Go through the entries below. Copy out every line that contains "sequencer".

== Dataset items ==

####

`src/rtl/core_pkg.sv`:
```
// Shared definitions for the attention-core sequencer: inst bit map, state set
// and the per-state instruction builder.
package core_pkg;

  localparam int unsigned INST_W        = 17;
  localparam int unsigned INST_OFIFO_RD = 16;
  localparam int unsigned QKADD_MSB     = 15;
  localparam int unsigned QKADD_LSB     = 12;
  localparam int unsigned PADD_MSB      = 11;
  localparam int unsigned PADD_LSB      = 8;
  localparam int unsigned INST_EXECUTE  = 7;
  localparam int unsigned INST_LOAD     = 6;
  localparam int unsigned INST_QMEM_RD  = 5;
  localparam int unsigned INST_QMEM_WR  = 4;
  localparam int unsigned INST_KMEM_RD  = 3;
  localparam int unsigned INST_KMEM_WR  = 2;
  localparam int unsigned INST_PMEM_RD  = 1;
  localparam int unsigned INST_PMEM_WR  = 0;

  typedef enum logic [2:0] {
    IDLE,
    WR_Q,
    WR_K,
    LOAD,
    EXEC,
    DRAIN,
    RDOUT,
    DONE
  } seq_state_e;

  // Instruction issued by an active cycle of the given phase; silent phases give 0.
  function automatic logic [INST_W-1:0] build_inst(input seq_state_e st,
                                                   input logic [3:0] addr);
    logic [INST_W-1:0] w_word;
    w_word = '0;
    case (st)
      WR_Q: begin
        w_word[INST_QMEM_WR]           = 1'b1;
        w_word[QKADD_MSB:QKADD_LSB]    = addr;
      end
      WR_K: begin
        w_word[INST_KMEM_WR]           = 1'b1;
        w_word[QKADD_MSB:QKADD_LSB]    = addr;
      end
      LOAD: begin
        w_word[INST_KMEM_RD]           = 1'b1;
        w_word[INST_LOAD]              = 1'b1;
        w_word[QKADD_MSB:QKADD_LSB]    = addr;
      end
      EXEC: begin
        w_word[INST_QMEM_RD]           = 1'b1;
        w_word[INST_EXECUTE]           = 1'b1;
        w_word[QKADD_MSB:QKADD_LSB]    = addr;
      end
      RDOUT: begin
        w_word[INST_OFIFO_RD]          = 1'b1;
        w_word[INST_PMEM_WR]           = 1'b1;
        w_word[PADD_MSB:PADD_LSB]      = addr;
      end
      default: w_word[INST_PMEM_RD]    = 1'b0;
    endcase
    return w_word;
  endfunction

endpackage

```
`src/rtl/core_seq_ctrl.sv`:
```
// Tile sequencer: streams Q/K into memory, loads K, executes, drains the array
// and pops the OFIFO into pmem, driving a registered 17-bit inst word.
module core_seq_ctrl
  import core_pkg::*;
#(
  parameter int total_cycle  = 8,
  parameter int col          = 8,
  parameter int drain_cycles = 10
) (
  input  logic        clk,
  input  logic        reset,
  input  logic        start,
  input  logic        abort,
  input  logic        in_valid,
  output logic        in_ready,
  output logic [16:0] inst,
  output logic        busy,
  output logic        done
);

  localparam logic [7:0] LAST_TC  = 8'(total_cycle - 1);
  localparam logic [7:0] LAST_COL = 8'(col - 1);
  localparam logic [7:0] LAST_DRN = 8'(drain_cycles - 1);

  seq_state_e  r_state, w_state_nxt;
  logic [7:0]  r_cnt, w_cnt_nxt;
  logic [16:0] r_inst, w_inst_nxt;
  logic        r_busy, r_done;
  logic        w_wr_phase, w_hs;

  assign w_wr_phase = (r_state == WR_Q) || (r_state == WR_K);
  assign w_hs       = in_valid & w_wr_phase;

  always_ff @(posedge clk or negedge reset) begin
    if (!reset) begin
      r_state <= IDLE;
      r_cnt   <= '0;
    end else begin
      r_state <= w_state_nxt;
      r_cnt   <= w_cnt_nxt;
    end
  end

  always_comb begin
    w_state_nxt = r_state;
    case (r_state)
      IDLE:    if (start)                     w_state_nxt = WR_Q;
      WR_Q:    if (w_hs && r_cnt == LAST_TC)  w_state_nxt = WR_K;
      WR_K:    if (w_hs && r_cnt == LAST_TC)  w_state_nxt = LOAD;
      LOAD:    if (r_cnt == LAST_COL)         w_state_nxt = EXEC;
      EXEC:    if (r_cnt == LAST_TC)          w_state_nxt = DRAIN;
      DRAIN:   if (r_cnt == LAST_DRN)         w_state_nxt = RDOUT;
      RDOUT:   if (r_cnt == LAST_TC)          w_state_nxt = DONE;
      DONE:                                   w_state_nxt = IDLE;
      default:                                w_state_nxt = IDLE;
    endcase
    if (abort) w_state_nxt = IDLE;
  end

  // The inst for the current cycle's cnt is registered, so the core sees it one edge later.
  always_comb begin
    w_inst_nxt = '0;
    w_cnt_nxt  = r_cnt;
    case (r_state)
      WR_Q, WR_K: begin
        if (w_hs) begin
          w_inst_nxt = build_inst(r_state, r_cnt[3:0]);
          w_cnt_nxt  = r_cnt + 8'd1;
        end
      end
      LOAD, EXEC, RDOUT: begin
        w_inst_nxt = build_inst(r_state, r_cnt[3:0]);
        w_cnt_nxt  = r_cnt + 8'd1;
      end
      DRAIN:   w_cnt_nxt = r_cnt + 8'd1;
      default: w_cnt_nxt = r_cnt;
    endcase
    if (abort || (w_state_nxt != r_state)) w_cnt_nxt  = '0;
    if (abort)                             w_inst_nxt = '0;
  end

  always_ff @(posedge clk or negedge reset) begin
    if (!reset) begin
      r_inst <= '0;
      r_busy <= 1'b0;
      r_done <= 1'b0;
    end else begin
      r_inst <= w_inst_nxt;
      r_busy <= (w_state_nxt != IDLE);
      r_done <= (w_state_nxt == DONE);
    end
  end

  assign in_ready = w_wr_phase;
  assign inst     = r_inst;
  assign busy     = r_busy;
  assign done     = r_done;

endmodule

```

####

== SOLUTION TO THE EXERCISE ==
// Shared definitions for the attention-core sequencer: inst bit map, state set
// Tile sequencer: streams Q/K into memory, loads K, executes, drains the array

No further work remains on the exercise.